[Task statement]: All lines from the one with "synthArstFlopShare_pct: 0" onward, through the last line of the records below, are to be retyped word for word.

[Material to process]:
■ ■ ■ ■ ■ ■ ■
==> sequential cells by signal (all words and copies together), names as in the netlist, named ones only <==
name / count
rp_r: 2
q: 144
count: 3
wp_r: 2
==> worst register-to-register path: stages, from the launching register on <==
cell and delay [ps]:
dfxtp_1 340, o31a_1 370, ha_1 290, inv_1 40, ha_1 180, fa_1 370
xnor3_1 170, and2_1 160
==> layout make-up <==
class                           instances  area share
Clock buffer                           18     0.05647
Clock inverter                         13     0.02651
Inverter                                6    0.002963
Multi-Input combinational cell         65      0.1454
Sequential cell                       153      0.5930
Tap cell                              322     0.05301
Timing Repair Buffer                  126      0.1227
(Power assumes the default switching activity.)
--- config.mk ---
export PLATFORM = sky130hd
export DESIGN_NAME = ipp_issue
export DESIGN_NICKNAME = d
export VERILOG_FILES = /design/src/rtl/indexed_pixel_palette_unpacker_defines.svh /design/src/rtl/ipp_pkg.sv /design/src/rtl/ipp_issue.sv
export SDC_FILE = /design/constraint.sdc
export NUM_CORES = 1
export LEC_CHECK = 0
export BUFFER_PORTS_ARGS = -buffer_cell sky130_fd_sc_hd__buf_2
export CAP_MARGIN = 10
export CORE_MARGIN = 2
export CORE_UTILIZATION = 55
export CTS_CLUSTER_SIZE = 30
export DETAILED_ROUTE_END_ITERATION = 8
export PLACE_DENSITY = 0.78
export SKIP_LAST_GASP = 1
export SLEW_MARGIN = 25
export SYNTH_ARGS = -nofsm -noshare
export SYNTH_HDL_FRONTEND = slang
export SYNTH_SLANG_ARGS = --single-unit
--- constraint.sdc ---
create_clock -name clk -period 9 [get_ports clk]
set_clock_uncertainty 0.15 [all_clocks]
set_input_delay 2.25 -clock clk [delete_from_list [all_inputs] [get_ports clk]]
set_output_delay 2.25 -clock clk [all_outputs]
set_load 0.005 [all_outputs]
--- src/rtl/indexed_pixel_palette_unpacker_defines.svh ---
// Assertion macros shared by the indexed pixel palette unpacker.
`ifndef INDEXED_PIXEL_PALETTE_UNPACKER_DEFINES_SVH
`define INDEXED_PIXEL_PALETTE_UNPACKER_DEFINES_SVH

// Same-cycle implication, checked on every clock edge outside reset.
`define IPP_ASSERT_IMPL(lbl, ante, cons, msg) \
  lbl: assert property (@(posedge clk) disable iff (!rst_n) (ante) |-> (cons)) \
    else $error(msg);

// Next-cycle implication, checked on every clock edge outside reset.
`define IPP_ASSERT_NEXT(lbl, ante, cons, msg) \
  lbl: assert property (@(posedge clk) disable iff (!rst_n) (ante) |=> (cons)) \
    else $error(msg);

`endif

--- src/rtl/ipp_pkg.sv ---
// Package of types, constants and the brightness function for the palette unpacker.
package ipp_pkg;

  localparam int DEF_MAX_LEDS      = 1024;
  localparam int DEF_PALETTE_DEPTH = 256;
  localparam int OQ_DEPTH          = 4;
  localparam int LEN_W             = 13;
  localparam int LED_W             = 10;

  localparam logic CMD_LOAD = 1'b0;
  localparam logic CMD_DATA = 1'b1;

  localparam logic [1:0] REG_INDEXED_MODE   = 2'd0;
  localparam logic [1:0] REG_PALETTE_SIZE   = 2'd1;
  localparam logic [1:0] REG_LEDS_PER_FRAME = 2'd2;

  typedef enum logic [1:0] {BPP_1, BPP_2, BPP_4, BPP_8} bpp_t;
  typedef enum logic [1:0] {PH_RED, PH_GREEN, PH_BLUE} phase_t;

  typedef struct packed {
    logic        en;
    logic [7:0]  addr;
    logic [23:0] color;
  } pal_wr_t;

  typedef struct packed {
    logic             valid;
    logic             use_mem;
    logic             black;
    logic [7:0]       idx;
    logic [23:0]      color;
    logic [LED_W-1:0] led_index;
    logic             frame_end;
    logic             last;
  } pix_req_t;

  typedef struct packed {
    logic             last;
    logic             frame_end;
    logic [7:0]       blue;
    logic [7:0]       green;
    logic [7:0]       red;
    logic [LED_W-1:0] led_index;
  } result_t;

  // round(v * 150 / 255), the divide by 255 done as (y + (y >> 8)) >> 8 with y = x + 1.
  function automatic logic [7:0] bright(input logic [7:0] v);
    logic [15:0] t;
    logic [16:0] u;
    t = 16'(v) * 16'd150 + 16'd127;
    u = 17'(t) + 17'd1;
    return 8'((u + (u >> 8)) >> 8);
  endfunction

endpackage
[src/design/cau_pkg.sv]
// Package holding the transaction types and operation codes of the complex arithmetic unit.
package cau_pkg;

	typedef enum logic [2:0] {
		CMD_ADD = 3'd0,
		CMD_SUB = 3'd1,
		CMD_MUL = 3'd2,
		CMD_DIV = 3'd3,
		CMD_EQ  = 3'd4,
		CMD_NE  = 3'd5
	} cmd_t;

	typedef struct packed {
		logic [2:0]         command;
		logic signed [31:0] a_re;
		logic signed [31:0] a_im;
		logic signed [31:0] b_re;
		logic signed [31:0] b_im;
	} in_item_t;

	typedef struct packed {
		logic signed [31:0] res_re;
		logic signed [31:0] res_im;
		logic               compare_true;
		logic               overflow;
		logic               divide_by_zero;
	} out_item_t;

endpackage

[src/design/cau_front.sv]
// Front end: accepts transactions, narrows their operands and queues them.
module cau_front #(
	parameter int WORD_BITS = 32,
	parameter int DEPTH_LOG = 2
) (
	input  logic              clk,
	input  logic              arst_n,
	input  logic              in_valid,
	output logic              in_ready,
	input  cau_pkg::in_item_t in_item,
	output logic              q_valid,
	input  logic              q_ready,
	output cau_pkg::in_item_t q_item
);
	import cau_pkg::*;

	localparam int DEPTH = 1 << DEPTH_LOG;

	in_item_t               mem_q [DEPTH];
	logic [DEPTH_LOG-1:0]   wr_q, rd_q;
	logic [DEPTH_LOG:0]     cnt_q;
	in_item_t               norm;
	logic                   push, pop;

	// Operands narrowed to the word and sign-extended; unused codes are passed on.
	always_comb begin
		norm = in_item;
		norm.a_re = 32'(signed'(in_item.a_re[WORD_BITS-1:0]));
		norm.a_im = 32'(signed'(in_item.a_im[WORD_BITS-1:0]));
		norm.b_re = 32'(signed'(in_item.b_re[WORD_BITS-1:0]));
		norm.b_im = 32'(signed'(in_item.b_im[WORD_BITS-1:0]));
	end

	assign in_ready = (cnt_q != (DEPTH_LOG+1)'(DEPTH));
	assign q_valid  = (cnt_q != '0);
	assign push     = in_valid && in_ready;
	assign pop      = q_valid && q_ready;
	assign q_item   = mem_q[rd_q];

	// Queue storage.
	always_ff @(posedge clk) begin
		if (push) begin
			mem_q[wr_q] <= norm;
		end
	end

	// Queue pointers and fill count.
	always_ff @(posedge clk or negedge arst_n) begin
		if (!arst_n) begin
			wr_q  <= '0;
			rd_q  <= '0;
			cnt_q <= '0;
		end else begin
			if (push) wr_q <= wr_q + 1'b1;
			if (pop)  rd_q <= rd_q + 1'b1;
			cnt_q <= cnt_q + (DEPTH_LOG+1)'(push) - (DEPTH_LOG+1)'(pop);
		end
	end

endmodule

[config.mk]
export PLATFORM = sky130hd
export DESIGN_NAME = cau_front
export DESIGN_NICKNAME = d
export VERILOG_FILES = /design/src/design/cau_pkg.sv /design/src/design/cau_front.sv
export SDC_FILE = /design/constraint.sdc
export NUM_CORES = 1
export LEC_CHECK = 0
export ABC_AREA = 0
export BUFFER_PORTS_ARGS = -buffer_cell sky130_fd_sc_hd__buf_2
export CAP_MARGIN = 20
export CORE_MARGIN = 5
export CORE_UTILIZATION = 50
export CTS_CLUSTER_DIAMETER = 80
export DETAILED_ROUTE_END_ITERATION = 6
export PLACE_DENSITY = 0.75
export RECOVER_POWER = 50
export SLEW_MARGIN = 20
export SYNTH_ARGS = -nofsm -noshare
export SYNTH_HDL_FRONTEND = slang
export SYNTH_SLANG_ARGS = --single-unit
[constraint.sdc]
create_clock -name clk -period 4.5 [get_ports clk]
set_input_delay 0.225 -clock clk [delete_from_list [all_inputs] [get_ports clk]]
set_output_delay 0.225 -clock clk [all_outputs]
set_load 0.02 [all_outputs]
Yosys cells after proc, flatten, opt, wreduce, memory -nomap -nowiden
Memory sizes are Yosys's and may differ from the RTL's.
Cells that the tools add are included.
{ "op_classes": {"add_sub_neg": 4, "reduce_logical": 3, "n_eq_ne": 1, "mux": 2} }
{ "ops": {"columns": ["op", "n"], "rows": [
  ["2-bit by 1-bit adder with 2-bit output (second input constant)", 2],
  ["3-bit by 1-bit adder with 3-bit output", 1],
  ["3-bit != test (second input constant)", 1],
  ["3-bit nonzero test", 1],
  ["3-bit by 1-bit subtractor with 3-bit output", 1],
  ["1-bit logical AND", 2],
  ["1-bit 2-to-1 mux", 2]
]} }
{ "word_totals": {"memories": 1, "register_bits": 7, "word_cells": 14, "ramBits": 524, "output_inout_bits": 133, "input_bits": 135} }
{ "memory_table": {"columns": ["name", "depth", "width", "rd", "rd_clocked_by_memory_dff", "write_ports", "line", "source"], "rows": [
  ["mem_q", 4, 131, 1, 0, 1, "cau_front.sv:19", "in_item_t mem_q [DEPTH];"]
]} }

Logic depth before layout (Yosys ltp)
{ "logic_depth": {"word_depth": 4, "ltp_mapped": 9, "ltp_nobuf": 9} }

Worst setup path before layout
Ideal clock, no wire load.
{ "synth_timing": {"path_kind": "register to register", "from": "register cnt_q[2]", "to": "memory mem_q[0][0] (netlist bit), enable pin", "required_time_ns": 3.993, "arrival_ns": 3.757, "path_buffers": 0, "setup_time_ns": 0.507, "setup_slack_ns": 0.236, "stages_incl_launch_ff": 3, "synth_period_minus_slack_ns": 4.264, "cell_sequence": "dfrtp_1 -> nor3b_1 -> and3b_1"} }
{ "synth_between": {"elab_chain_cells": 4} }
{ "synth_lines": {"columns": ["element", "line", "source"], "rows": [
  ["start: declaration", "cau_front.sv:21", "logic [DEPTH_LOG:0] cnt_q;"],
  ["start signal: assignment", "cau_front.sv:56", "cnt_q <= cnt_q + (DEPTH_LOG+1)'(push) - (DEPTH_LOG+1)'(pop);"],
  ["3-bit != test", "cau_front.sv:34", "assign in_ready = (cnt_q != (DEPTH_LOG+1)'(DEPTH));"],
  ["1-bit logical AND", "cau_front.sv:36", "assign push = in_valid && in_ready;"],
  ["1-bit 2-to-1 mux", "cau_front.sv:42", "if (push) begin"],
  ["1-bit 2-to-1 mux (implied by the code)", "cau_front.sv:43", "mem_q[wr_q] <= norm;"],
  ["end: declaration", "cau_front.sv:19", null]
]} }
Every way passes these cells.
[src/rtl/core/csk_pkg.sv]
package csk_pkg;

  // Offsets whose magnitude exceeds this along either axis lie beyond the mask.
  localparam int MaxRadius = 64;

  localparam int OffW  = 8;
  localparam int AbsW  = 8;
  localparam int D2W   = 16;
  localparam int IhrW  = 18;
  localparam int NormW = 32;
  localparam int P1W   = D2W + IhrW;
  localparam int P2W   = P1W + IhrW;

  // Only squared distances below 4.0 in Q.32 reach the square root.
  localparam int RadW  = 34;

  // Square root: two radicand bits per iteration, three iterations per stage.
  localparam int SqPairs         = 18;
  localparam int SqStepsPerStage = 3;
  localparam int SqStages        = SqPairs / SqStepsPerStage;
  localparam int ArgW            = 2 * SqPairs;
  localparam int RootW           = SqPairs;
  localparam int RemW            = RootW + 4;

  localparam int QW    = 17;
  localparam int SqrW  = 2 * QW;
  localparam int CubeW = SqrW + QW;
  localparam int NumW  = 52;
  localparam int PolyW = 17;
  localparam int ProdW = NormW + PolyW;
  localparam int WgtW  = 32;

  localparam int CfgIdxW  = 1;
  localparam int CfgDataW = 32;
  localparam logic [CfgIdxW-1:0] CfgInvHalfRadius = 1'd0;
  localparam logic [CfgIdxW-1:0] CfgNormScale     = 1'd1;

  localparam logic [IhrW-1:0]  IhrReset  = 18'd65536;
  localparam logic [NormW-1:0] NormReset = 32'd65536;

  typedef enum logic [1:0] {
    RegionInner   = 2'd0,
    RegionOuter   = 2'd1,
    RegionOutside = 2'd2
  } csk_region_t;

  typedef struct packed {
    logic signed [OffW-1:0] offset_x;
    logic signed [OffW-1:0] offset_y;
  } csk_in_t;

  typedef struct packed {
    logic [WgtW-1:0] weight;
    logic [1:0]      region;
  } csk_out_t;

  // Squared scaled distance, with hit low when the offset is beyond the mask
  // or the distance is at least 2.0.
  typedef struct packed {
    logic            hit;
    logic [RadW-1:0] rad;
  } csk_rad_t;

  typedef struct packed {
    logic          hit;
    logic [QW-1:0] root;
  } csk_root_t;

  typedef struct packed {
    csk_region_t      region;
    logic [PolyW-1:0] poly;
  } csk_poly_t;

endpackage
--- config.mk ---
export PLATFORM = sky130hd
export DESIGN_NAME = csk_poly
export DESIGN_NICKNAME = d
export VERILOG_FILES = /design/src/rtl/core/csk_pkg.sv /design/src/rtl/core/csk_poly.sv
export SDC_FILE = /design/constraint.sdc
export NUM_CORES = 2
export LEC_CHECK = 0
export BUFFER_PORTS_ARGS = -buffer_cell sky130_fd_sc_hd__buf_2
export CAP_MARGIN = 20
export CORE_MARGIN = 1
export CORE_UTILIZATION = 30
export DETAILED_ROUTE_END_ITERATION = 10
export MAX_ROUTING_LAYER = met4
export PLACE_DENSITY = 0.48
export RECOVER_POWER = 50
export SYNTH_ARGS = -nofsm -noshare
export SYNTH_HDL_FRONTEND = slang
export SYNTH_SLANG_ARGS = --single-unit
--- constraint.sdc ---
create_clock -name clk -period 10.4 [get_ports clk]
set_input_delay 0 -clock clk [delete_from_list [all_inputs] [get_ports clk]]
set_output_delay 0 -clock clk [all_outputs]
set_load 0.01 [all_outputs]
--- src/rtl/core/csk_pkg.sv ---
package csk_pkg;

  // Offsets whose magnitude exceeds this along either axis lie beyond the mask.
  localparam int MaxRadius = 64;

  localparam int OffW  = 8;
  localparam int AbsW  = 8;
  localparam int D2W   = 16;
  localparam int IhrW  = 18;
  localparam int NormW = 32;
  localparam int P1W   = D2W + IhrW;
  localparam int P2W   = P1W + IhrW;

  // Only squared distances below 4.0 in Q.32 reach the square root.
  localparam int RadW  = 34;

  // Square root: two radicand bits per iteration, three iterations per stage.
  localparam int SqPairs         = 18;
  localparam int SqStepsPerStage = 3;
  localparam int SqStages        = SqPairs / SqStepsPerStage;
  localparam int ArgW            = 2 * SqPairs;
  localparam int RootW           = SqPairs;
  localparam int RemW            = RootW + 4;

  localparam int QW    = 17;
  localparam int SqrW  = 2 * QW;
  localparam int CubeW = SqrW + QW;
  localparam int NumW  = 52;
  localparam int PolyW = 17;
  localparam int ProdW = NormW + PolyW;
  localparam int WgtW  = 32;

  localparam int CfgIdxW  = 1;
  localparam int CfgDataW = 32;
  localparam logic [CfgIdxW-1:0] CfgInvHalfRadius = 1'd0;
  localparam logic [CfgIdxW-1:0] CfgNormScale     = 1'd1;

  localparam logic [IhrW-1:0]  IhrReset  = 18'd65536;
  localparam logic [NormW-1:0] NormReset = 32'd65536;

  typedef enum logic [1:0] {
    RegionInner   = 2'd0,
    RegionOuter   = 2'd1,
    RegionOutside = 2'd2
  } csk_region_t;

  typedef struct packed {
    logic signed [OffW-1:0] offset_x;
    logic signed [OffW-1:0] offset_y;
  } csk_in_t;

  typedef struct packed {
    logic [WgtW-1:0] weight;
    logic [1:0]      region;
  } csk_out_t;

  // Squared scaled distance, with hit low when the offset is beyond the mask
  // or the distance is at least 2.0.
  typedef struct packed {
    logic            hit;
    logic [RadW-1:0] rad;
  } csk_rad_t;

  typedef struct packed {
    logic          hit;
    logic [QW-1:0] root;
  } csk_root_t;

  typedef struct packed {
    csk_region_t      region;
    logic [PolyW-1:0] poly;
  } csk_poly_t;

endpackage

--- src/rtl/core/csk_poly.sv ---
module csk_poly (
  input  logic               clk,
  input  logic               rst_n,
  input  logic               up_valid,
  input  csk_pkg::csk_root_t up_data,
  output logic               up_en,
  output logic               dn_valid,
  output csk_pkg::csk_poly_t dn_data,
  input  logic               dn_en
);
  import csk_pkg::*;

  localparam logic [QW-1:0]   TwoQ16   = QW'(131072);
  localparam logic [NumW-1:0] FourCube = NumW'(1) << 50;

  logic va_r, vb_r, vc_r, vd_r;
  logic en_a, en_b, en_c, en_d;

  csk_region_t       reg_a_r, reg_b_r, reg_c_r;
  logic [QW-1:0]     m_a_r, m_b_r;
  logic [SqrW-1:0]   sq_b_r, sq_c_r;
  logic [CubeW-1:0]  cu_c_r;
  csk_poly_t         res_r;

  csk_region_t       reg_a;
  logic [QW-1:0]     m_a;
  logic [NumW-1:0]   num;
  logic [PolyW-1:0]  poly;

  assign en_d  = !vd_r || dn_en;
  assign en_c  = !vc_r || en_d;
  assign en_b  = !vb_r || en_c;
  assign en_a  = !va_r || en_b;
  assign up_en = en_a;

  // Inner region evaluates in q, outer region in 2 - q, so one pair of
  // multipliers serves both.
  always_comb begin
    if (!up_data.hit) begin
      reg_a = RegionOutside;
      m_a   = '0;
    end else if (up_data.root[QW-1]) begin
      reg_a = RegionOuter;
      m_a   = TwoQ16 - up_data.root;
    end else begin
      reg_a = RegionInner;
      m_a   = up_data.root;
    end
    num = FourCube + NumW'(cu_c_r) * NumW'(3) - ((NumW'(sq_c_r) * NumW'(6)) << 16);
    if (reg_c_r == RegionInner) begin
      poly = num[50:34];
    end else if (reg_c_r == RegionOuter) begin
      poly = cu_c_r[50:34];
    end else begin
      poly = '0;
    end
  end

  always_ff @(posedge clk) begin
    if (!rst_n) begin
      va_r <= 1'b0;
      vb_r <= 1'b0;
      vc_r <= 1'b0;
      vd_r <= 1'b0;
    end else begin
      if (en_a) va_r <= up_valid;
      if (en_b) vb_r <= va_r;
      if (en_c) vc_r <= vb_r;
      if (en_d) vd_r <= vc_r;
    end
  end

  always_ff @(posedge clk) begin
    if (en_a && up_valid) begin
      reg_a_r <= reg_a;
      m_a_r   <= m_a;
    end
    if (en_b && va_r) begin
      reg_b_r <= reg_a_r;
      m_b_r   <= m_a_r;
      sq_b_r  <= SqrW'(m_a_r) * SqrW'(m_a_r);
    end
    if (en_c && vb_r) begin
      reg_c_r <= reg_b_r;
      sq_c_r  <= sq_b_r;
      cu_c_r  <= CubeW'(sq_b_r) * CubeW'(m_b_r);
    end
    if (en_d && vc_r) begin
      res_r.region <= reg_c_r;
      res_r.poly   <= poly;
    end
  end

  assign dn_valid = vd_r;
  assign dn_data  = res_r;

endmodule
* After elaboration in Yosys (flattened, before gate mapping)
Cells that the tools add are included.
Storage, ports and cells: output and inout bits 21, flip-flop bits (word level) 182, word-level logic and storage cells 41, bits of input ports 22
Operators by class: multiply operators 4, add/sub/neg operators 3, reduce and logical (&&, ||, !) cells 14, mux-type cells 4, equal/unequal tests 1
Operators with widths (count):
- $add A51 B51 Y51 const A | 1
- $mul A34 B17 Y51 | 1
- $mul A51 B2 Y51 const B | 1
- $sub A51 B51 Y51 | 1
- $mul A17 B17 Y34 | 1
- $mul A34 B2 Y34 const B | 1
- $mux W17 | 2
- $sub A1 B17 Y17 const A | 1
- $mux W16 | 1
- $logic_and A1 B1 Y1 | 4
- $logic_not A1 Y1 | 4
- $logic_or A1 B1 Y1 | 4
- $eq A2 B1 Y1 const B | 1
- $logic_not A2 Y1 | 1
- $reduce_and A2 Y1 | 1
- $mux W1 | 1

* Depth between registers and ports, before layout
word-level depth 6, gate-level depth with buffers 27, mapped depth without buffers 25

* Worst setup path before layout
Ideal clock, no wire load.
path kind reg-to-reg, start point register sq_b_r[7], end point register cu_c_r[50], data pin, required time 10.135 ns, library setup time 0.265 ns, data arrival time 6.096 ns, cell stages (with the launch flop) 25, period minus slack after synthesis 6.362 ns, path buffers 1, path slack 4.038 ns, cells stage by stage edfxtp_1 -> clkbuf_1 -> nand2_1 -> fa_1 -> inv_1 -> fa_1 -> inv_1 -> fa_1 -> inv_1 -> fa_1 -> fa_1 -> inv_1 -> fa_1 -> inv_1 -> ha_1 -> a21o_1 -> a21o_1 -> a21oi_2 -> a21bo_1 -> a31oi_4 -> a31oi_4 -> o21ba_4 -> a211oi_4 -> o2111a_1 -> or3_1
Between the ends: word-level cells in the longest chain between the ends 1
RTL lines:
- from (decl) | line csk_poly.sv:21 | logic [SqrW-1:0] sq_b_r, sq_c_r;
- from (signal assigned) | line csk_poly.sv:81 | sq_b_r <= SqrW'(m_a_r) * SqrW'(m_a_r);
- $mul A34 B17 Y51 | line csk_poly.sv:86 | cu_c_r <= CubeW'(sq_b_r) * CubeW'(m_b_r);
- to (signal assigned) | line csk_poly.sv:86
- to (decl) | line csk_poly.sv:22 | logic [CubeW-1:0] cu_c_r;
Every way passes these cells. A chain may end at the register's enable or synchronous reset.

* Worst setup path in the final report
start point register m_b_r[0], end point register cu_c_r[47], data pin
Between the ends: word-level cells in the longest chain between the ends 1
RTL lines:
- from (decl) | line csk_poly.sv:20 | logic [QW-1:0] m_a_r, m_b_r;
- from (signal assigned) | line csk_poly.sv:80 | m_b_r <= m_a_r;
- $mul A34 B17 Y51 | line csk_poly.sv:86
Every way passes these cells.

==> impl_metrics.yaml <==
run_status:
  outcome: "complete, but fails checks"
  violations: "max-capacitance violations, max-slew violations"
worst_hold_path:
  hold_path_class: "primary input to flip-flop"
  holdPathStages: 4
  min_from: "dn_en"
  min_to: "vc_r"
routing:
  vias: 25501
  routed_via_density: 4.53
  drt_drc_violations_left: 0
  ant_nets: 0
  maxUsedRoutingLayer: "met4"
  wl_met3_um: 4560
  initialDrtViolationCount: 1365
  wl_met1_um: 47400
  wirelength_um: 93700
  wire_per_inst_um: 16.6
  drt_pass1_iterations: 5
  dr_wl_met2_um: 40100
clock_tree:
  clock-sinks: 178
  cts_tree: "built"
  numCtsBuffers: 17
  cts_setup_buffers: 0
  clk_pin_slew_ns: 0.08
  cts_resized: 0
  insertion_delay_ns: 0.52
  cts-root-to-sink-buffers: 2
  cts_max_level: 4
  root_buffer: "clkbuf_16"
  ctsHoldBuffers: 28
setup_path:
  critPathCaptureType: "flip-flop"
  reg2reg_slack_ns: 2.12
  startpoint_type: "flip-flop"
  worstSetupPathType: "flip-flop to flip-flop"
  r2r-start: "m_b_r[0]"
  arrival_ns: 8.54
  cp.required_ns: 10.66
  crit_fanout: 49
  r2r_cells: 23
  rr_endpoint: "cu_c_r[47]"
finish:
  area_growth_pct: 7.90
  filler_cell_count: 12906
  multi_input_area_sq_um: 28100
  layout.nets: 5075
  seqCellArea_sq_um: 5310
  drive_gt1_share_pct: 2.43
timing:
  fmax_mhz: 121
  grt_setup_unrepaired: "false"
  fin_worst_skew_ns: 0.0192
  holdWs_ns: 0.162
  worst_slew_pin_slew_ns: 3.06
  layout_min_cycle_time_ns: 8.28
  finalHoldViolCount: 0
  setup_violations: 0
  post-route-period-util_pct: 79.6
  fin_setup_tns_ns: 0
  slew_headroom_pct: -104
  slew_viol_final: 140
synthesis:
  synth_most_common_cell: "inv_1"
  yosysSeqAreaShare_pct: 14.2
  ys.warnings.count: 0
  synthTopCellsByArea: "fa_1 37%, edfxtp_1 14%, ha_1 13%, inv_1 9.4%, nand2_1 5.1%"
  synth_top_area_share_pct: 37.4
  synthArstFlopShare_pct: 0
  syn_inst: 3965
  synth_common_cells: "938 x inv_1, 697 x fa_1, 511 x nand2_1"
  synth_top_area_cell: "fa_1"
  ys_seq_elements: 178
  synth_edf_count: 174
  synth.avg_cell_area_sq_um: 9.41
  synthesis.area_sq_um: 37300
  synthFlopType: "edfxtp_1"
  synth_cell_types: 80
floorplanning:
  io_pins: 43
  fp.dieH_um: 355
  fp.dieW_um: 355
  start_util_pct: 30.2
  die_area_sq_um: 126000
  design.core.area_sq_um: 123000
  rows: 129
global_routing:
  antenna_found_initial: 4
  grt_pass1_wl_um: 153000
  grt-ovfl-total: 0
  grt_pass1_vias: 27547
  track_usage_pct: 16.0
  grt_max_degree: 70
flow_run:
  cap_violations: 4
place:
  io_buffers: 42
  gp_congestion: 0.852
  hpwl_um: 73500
■ ■ ■ ■ ■ ■ ■
[Solution to the problem]:
  synthArstFlopShare_pct: 0
  syn_inst: 3965
  synth_common_cells: "938 x inv_1, 697 x fa_1, 511 x nand2_1"
  synth_top_area_cell: "fa_1"
  ys_seq_elements: 178
  synth_edf_count: 174
  synth.avg_cell_area_sq_um: 9.41
  synthesis.area_sq_um: 37300
  synthFlopType: "edfxtp_1"
  synth_cell_types: 80
floorplanning:
  io_pins: 43
  fp.dieH_um: 355
  fp.dieW_um: 355
  start_util_pct: 30.2
  die_area_sq_um: 126000
  design.core.area_sq_um: 123000
  rows: 129
global_routing:
  antenna_found_initial: 4
  grt_pass1_wl_um: 153000
  grt-ovfl-total: 0
  grt_pass1_vias: 27547
  track_usage_pct: 16.0
  grt_max_degree: 70
flow_run:
  cap_violations: 4
place:
  io_buffers: 42
  gp_congestion: 0.852
  hpwl_um: 73500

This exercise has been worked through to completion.